Of all the asset classes, gold is said to be most romantic.
It is claimed that running your fingers over crumpled old share certificates cannot really compare with doing the same thing with a nice shiny Krugerrand or a Gold Double Eagle – one of which once sold for $7.2m (€5.3m).
I will admit that gold has all the positive emotions on its side. It beats shares hands down when it comes to jewellery and is much better if you find it necessary to replace a front tooth.
Over the past six or seven years gold has also produced an extraordinary price surge at a time when other asset classes, most especially shares and property, were finding the going very tough.
This is not surprising as gold has always been regarded as the great, reliable standby at times of uncertainty, even if this grates on the nerves of professional investors.
They think it is a last refuge of the unthinking, because gold is non-productive, non-yielding, pays no dividends and, of course, it needs protection from the criminal classes.
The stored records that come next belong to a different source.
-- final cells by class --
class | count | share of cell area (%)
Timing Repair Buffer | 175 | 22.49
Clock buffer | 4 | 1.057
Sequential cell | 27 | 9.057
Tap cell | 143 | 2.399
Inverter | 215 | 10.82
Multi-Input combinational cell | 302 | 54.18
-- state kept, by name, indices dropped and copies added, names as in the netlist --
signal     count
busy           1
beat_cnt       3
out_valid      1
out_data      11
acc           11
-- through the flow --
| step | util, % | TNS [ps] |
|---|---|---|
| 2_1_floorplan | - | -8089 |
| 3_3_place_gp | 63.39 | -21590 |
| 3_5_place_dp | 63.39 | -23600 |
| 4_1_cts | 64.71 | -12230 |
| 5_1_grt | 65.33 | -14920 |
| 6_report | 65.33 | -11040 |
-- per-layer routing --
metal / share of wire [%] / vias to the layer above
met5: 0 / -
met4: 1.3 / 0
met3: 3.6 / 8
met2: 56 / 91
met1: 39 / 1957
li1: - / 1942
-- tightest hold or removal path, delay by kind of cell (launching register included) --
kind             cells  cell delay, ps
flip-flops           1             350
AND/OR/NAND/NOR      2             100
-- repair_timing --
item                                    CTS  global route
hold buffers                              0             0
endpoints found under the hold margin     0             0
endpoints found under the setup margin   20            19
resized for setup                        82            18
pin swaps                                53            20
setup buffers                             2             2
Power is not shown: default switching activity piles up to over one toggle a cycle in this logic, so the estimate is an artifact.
## config.mk

```make
export PLATFORM = sky130hd
export DESIGN_NAME = trap_ctrl
export DESIGN_NICKNAME = d
export VERILOG_FILES = /design/src/rtl/trap_ctrl_pkg.sv /design/src/rtl/trap_ctrl_irq_prio_enc.sv /design/src/rtl/trap_ctrl.sv
export SDC_FILE = /design/constraint.sdc
export NUM_CORES = 1
export LEC_CHECK = 0
export CORE_MARGIN = 8
export CORE_UTILIZATION = 39
export DETAILED_ROUTE_END_ITERATION = 16
export PLACE_DENSITY_LB_ADDON = 0.08
export SETUP_SLACK_MARGIN = 0.4
export SYNTH_ARGS = -nofsm -noshare
export SYNTH_HDL_FRONTEND = slang
export SYNTH_SLANG_ARGS = --single-unit
```

## constraint.sdc

```tcl
create_clock -name clk_i -period 2.2 [get_ports clk_i]
set_clock_uncertainty 0.1 [all_clocks]
set_input_delay 0.44 -clock clk_i [delete_from_list [all_inputs] [get_ports clk_i]]
set_output_delay 0.44 -clock clk_i [all_outputs]
set_load 0.05 [all_outputs]
```

## src/rtl/trap_ctrl_pkg.sv

```systemverilog
// ---------------------------------------------------------------------------
// trap_ctrl_pkg
// Shared definitions for the machine-mode trap sequencer:
//   - data path width
//   - mcause exception / interrupt codes
//   - sequencer FSM state encoding
//   - mtvec MODE field encodings
//   - trap_target(): computes the trap entry PC from mtvec and the cause
// ---------------------------------------------------------------------------
package trap_ctrl_pkg;

  localparam int DATA_WIDTH = 32;

  // Synchronous exception codes (mcause.interrupt = 0)
  localparam logic [3:0] EXC_FETCH_MISALIGN = 4'd0;
  localparam logic [3:0] EXC_ILLEGAL        = 4'd2;
  localparam logic [3:0] EXC_BREAK          = 4'd3;
  localparam logic [3:0] EXC_ECALL_M        = 4'd11;

  // Machine interrupt codes (mcause.interrupt = 1)
  localparam logic [3:0] IRQ_MSI = 4'd3;
  localparam logic [3:0] IRQ_MTI = 4'd7;
  localparam logic [3:0] IRQ_MEI = 4'd11;

  // mtvec MODE field
  localparam logic [1:0] MTVEC_MODE_DIRECT   = 2'b00;
  localparam logic [1:0] MTVEC_MODE_VECTORED = 2'b01;

  typedef enum logic [1:0] {
    ST_IDLE     = 2'd0,
    ST_TRAP_WR  = 2'd1,
    ST_TRAP_JMP = 2'd2,
    ST_MRET_JMP = 2'd3
  } trap_state_e;

  // Trap entry PC. Only interrupts are vectored; exceptions always land on
  // the base address even when mtvec selects vectored mode. The add wraps
  // naturally at DATA_WIDTH bits.
  function automatic logic [DATA_WIDTH-1:0] trap_target(
    input logic [DATA_WIDTH-1:0] mtvec,
    input logic [3:0]            cause,
    input logic                  is_irq,
    input logic                  vec_en
  );
    logic [DATA_WIDTH-1:0] w_base;
    w_base = {mtvec[DATA_WIDTH-1:2], 2'b00};
    if (vec_en && is_irq && (mtvec[1:0] == MTVEC_MODE_VECTORED)) begin
      return w_base + DATA_WIDTH'({cause, 2'b00});
    end
    return w_base;
  endfunction

endpackage

```

## src/rtl/trap_ctrl_irq_prio_enc.sv

```systemverilog
// ---------------------------------------------------------------------------
// irq_prio_enc
// Combinational interrupt qualifier and priority encoder.
// An interrupt line qualifies when its mie & mip pair is set, the global
// mstatus.MIE bit is set and no CSR write is in flight.
// Priority: external (11) > software (3) > timer (7).
// Ports:
//   i_mstatus_ie               global machine interrupt enable
//   i_csr_busy                 CSR write in EX/WB, blocks acceptance
//   i_mie_* / i_mip_*          per-source enable / pending bits
//   o_irq_valid                some interrupt qualifies
//   o_irq_cause                mcause code of the winning interrupt
// ---------------------------------------------------------------------------
module irq_prio_enc
  import trap_ctrl_pkg::*;
(
  input  logic       i_mstatus_ie,
  input  logic       i_csr_busy,
  input  logic       i_mie_external,
  input  logic       i_mie_software,
  input  logic       i_mie_timer,
  input  logic       i_mip_external,
  input  logic       i_mip_software,
  input  logic       i_mip_timer,
  output logic       o_irq_valid,
  output logic [3:0] o_irq_cause
);

  logic w_global_ok;
  logic w_ext;
  logic w_sw;
  logic w_tmr;

  assign w_global_ok = i_mstatus_ie & ~i_csr_busy;
  assign w_ext       = w_global_ok & i_mie_external & i_mip_external;
  assign w_sw        = w_global_ok & i_mie_software & i_mip_software;
  assign w_tmr       = w_global_ok & i_mie_timer    & i_mip_timer;

  always_comb begin
    o_irq_valid = 1'b0;
    o_irq_cause = 4'd0;
    if (w_ext) begin
      o_irq_valid = 1'b1;
      o_irq_cause = IRQ_MEI;
    end else if (w_sw) begin
      o_irq_valid = 1'b1;
      o_irq_cause = IRQ_MSI;
    end else if (w_tmr) begin
      o_irq_valid = 1'b1;
      o_irq_cause = IRQ_MTI;
    end
  end

endmodule

```

## src/rtl/trap_ctrl.sv

```systemverilog
// ---------------------------------------------------------------------------
// trap_ctrl
// Machine-mode trap sequencer between EX and the CSR file. Accepts one
// event per IDLE cycle (exception > mret > interrupt) and runs:
//   trap : T stall, T+1 CSR strobes + stall, T+2 flush + redirect to mtvec
//   mret : T stall, T+1 mstatus set + flush + redirect to mepc
// Ports:
//   clk_i, rst_i                      clock, synchronous active-high reset
//   inst_valid_i, pc_i                EX instruction valid / PC
//   exc_valid_i, exc_code_i, mret_i   EX exception / mret indication
//   csr_busy_i                        blocks interrupt acceptance
//   mstatus_ie_i, mie_*_i, mip_*_i    interrupt enable / pending bits
//   mtvec_i, epc_i                    trap vector and mepc from CSR file
//   cause_we_o, interrupt_type_o,
//   cause_o, epc_we_o, epc_o          mcause / mepc update
//   mstatus_ie_clear_o/_set_o         trap entry / mret strobes
//   stall_o, flush_o                  pipeline control
//   redirect_valid_o, redirect_pc_o   PC redirect
// ---------------------------------------------------------------------------
module trap_ctrl
  import trap_ctrl_pkg::*;
#(
  parameter int VECTORED_EN = 1
) (
  input  logic                  clk_i,
  input  logic                  rst_i,
  input  logic                  inst_valid_i,
  input  logic [DATA_WIDTH-1:0] pc_i,
  input  logic                  exc_valid_i,
  input  logic [3:0]            exc_code_i,
  input  logic                  mret_i,
  input  logic                  csr_busy_i,
  input  logic                  mstatus_ie_i,
  input  logic                  mie_external_i,
  input  logic                  mie_timer_i,
  input  logic                  mie_software_i,
  input  logic                  mip_external_i,
  input  logic                  mip_timer_i,
  input  logic                  mip_software_i,
  input  logic [DATA_WIDTH-1:0] mtvec_i,
  input  logic [DATA_WIDTH-1:0] epc_i,
  output logic                  cause_we_o,
  output logic                  interrupt_type_o,
  output logic [3:0]            cause_o,
  output logic                  epc_we_o,
  output logic [DATA_WIDTH-1:0] epc_o,
  output logic                  mstatus_ie_clear_o,
  output logic                  mstatus_ie_set_o,
  output logic                  stall_o,
  output logic                  flush_o,
  output logic                  redirect_valid_o,
  output logic [DATA_WIDTH-1:0] redirect_pc_o
);

  trap_state_e           r_state;
  logic [3:0]            r_cause;
  logic                  r_irq;
  logic [DATA_WIDTH-1:0] r_epc;
  logic                  r_cause_we;
  logic                  r_epc_we;
  logic                  r_ie_clear;
  logic                  r_ie_set;
  logic                  r_flush;
  logic                  r_redirect_valid;
  logic [DATA_WIDTH-1:0] r_redirect_pc;

  logic                  w_irq_valid;
  logic [3:0]            w_irq_cause;
  logic                  w_idle;
  logic                  w_take_exc;
  logic                  w_take_mret;
  logic                  w_take_irq;
  logic                  w_accept;

  irq_prio_enc u_irq_prio_enc (
    .i_mstatus_ie   (mstatus_ie_i),
    .i_csr_busy     (csr_busy_i),
    .i_mie_external (mie_external_i),
    .i_mie_software (mie_software_i),
    .i_mie_timer    (mie_timer_i),
    .i_mip_external (mip_external_i),
    .i_mip_software (mip_software_i),
    .i_mip_timer    (mip_timer_i),
    .o_irq_valid    (w_irq_valid),
    .o_irq_cause    (w_irq_cause)
  );

  // Acceptance decode with fixed priority: exception > mret > interrupt.
  assign w_idle      = (r_state == ST_IDLE);
  assign w_take_exc  = w_idle & inst_valid_i & exc_valid_i;
  assign w_take_mret = w_idle & inst_valid_i & ~exc_valid_i & mret_i;
  assign w_take_irq  = w_idle & inst_valid_i & ~exc_valid_i & ~mret_i & w_irq_valid;
  assign w_accept    = w_take_exc | w_take_mret | w_take_irq;

  always_ff @(posedge clk_i) begin
    if (rst_i) begin
      r_state          <= ST_IDLE;
      r_cause          <= 4'd0;
      r_irq            <= 1'b0;
      r_epc            <= '0;
      r_cause_we       <= 1'b0;
      r_epc_we         <= 1'b0;
      r_ie_clear       <= 1'b0;
      r_ie_set         <= 1'b0;
      r_flush          <= 1'b0;
      r_redirect_valid <= 1'b0;
      r_redirect_pc    <= '0;
    end else begin
      // All strobes are single-cycle pulses; the redirect PC reads 0
      // whenever redirect_valid is low.
      r_cause_we       <= 1'b0;
      r_epc_we         <= 1'b0;
      r_ie_clear       <= 1'b0;
      r_ie_set         <= 1'b0;
      r_flush          <= 1'b0;
      r_redirect_valid <= 1'b0;
      r_redirect_pc    <= '0;

      case (r_state)
        ST_IDLE: begin
          if (w_take_exc || w_take_irq) begin
            r_cause    <= w_take_exc ? exc_code_i : w_irq_cause;
            r_irq      <= w_take_irq;
            r_epc      <= pc_i;
            r_cause_we <= 1'b1;
            r_epc_we   <= 1'b1;
            r_ie_clear <= 1'b1;
            r_state    <= ST_TRAP_WR;
          end else if (w_take_mret) begin
            r_ie_set         <= 1'b1;
            r_flush          <= 1'b1;
            r_redirect_valid <= 1'b1;
            r_redirect_pc    <= epc_i;
            r_state          <= ST_MRET_JMP;
          end
        end
        ST_TRAP_WR: begin
          r_flush          <= 1'b1;
          r_redirect_valid <= 1'b1;
          r_redirect_pc    <= trap_target(mtvec_i, r_cause, r_irq, (VECTORED_EN != 0));
          r_state          <= ST_TRAP_JMP;
        end
        ST_TRAP_JMP: r_state <= ST_IDLE;
        ST_MRET_JMP: r_state <= ST_IDLE;
        default:     r_state <= ST_IDLE;
      endcase
    end
  end

  // Stall covers the accept cycle and, for traps, the CSR-write cycle.
  assign stall_o            = (w_idle & w_accept) | (r_state == ST_TRAP_WR);

  assign cause_we_o         = r_cause_we;
  assign interrupt_type_o   = r_irq;
  assign cause_o            = r_cause;
  assign epc_we_o           = r_epc_we;
  assign epc_o              = r_epc;
  assign mstatus_ie_clear_o = r_ie_clear;
  assign mstatus_ie_set_o   = r_ie_set;
  assign flush_o            = r_flush;
  assign redirect_valid_o   = r_redirect_valid;
  assign redirect_pc_o      = r_redirect_pc;

endmodule

```

==> reports/metrics.csv <==
stage;metric;value;unit
placement;dpl hpwl;9.40;mm
detailed_routing;Final ANT Viol Nets;0;
critical_path;CP arrival;1.71;ns
detailed_routing;DRT Pass-1 Iters;4;
floorplanning;Initial Util;39.6;%
detailed_routing;Wirelength per Cell;17.3;microns
cells_and_area;final instance count without filler cells;775;
synthesis;Synth Instances;417;
detailed_routing;Via density;5.09;
pwr;Pleak;3.03;nW
synthesis;Cell Area, Synth;0.00342;sq mm
detailed_routing;Iter 0 DRT Violations;149;
global_routing;GRT overflow;0;
detailed_routing;DR vias;3947;
timing;Hold Violations, Final;0;
clocking;CTS root buf;clkbuf_8;
synthesis;Post-synth EDFFs;0;
cells_and_area;Nets;780;
timing;worst rel slew slack;63.9;%
global_routing;global-route usage over all layers;20.3;%
cells_and_area;# diodes;0;
global_routing;global-route wire length before repair;19.3;mm
run_status;status;complete, but fails checks;
timing;Final Max Slew Viols;0;
clocking;total CTS buffers;9;
critical_path;type of origin of the critical path;primary input;
placement;placed cell area;0.00594;sq mm
detailed_routing;Routed WL;13.4;mm
detailed_routing;drt drc;0;
timing;f_max;445;MHz
floorplanning;chip height;110;microns
cells_and_area;Filler Cell Count;581;
cells_and_area;design area;0.00676;sq mm
critical_path;crit path buf inv count;2;
critical_path;Worst Setup SP;mie_timer_i;
cells_and_area;Syn-to-layout area delta;97.3;%
floorplanning;die area;0.0120;sq mm
timing;worst hold slack;0.355;ns
critical_path;crit path max-delay cell type;a222oi_1;
critical_path;top cell family by delay on the critical path;compound AO/OA/AOI/OAI gates;
cells_and_area;layout cells sized above 1;29.2;%
min_path;Hold Crit Start;epc_o[7];
clocking;CTS sink cnt;74;
synthesis;Syn Area/Cell;8.21;sq um
timing;crit path time final;2.25;ns
synthesis;Synth Area in Adders;2.05;%
synthesis;yosys warns;0;
synthesis;largest family of logic cells by synthesized area;simple AND/OR/NAND/NOR gates;
timing;total negative slack;-0.0458;ns
synthesis;syn nets;535;
synthesis;most used flip-flop cell after synthesis;dfxtp_1;
run;Max Cap Viol;0;
timing;fin worst setup slack;-0.0458;ns
synthesis;Post-Synth XOR/XNOR Area;6.65;%
synthesis;post-synthesis register bit count;74;
pwr;Tot Pwr;3.67;mW
critical_path;Critical R2R Launch;cause_o[0];
run_status;failing checks;negative setup slack;
synthesis;Netlist cell types;42;
floorplanning;Core Region;0.00864;sq mm
min_path;Hold WC Path Type;flop to flop;
clocking;clock slew at reported path FFs;0.09;ns
placement;GPL Wtd Cong;0.857;
synthesis;Synth async-reset ratio;0;%
placement;IO buf count;188;
global_routing;largest net degree at the start of global routing;35;
global_routing;vias in the first global route;4003;
synthesis;Seq/Total Area, Yosys;43.3;%
clocking;CTS tree;built;
clocking;H-tree level count;3;
pwr;PwrDens;544;mW/mm^2
synthesis;Simple-Gate Fraction of Synth Area;28.1;%
timing;RSZ-0062 raised after global routing;true;
clocking;Skew-Pair Late Insertion Delay;0.34;ns
pwr;Worst VDD drop;0.315;mV
floorplanning;I/O Pins;189;
floorplanning;Rows;34;
synthesis;Synth Area in Compound Gates;15.5;%
floorplanning;die outline width;110;microns
critical_path;crit path cell chain;buf_6 -> a222oi_1 -> and2b_1 -> o21a_1 -> nor2_4 -> o21ai_4 -> buf_12;
critical_path;Max Fanout on Critical Path;2;
critical_path;Max stage delay on crit path;0.38;ns
timing;Finish-stage setup viols;1;
critical_path;Crit. End Element;output pin;
synthesis;mux contribution to synthesized area;0;%
timing;Least-Margin Pin Slew;0.544;ns
timing;final cycle utilization of the critical path;102;%
placement;placed insts;735;
clocking;Max Root-Sink Buffers;2;
global_routing;number of antenna violations at the first check in global routing;1;
critical_path;Worst Path Required;1.66;ns
critical_path;WS Path Type;primary input to output pin;
[per-layer routing]
layer / global-route usage, % / share of wire, % / vias up
li1: - / - / 1931
met5: 0 / 0.097 / -
met2: 37.6 / 53 / 130
met1: 20.8 / 38 / 1872
met3: 6.80 / 8.2 / 12
met4: 7.33 / 1.0 / 2
[worst min-delay path: stages, from the launching register on]
cell and delay (ns):
dfxtp_1 0.31, nand2_1 0.05, a21oi_1 0.05
[synth_stat cells, types with 3 or more instances]
cell type	instances	area (sq um)
o21ai_2	4	35.0
dfxtp_1	74	1480
o21ai_1	3	15.0
buf_4	7	52.6
clkbuf_1	10	37.5
nand3_1	10	50.1
nor4_1	7	43.8
nor2_1	19	71.3
buf_2	11	55.1
o21a_1	4	30.0
nor3b_1	5	37.5
nand4_1	6	37.5
and3_1	3	18.8
o21ai_0	24	120
and2_1	4	25.0
a21oi_1	44	220
a211oi_1	3	22.5
nor4b_2	3	45.0
nand2_1	107	402
ha_1	4	50.1
nor3_1	13	65.1
xnor2_1	26	228
[state kept, by name (all words and copies together) (netlist names)]
name	count
r_state	2
mstatus_ie_clear_o	1
mstatus_ie_set_o	1
redirect_pc_o	32
interrupt_type_o	1
redirect_valid_o	1
cause_o	4
epc_o	32
[worst paths after layout]
kind | end | slack [ns] | depth (start not counted)
max | stall_o | -0.05 | 7
min | epc_o[7] | 0.35 | 2
max reg2reg | redirect_pc_o[31] | 0.28 | 9
min reg2reg | epc_o[7] | 0.35 | 2
[final cells by class]
class	instances	area, sq um	area share, %
clock inverters	6	72.6	1.07
inverters	2	7.51	0.111
flip-flops and latches	74	1500	22.2
repair buffers	262	2550	37.7
well taps	108	135	2.00
multi-input cells	313	2350	34.8
clock buffers	10	138	2.04
[layout by cell type, fill, tap and decap left out, drive strengths merged, types with 2 or more instances in the layout]
master         instances
clkbuf                20
dlygate4sd2           62
and4                   3
clkdlybuf4s15         19
a211o                  2
nor4                   8
ha                     4
dlymetal6s2s           5
clkdlybuf4s50         87
nor2                  19
o21ai                 31
clkinv                 2
nor4b                  5
and2                   4
nor3b                  6
inv                    4
nor3                  13
buf                   79
o21a                   4
nand2                107
xnor2                 26
nand4                  8
a211oi                 3
a21oi                 44
and3                   3
and3b                  2
nand3                 10
dfxtp                 74
[what timing repair did]
item / in CTS / in global routing
gates cloned: 2 / 3
pin swaps: 32 / 30
gates resized for setup: 174 / 75
hold buffers: 0 / 0
setup endpoints to repair: 140 / 73
buffers inserted: 11 / 8
[power breakdown]
part,switching [mW],internal (mW)
Clock,0.555,0.568
Combinational,0.599,0.510
Sequential,0.0361,1.40
[cells by family (layout without fill, tap and decap cells)]
| group | Yosys count | after routing |
|---|---|---|
| compound gates | 92 | 92 |
| xor+xnor | 26 | 26 |
| fa+ha+maj | 5 | 5 |
| buf+inv | 30 | 280 |
| flops | 74 | 74 |
| simple gates | 190 | 190 |
[metrics by stage]
stage | worst slack, ns | util [%]
6_report | -0.0458 | 78.2
2_1_floorplan | 0.118 | -
4_1_cts | -0.0617 | 74.2
5_1_grt | -0.115 | 78.2
3_3_place_gp | -0.381 | 68.7
3_5_place_dp | -0.387 | 68.7
No activity file was read; power rests on OpenSTA's default activity.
However, the demand for gold increased four-fold in the first decade of the millennium, driving the price up, and although it has lost a bit of its lustre in the past year, it is still trading at just under $1,400 an ounce.
Is this the time to take another look at gold? It is poised in a very interesting position at the moment.
Having run out of puff this year when the US Federal Reserve Board chiefs opted to wind down bond purchases and were encouraging the notion that quantitive easing is coming to an end, the gold price is also being influenced by some other factors.
A few big investors such as George Soros have made it known that they are winding down their holdings of gold.
There have been other technical changes in the way gold has featured in the investment business. Exchange traded funds, which had been buyers of gold in the past, offloaded a vast pile of the metal this year.
Their sales in the second quarter of this year alone were reportedly worth more (in value) than the entire annual South African gold production.
And if all this was not enough, operators on the futures market have been selling the metal short.
So is the jig up for gold and are we in for another gold bear market that will see the price tumble? Interestingly, the experts don't think so.
In fact, they believed that the price could be stabilised in or around the present levels and the economic picture could also determine the price.
I reckon too that the serious concern about what is going on in the Middle East is another disconcerting factor that could have a telling and beneficial effect on the gold price.
The great thing about gold is that there's a variety of ways in which to invest in it. You can follow the commodity or you can buy the shares of gold-mining companies.
It is interesting that for a few years now it has been cheaper to buy gold-mining shares than to purchase bullion.
But be aware that the global index of gold-mining shares has fallen in the last two years by nearly 60pc while the fall in bullion has been less than half that rate and this year alone gold- mining funds have been a disaster.
The big question is: should people bother to buy gold at all? After all, in the 20 years leading up to the millennium, it lost nearly 75pc of its value.
And this is the asset class that is reputed to protect against inflation. However, as soon as inflation becomes a factor again (and it will) there will be hundreds of thousands of rich people rushing to gold as a way of hedging against the fall in the value of money.
Another gold bubble will be making its presence felt and the romantics will be in their element again. For the present, I will stick with shares which are having a good run this year, while keeping a beady eye on gold prices.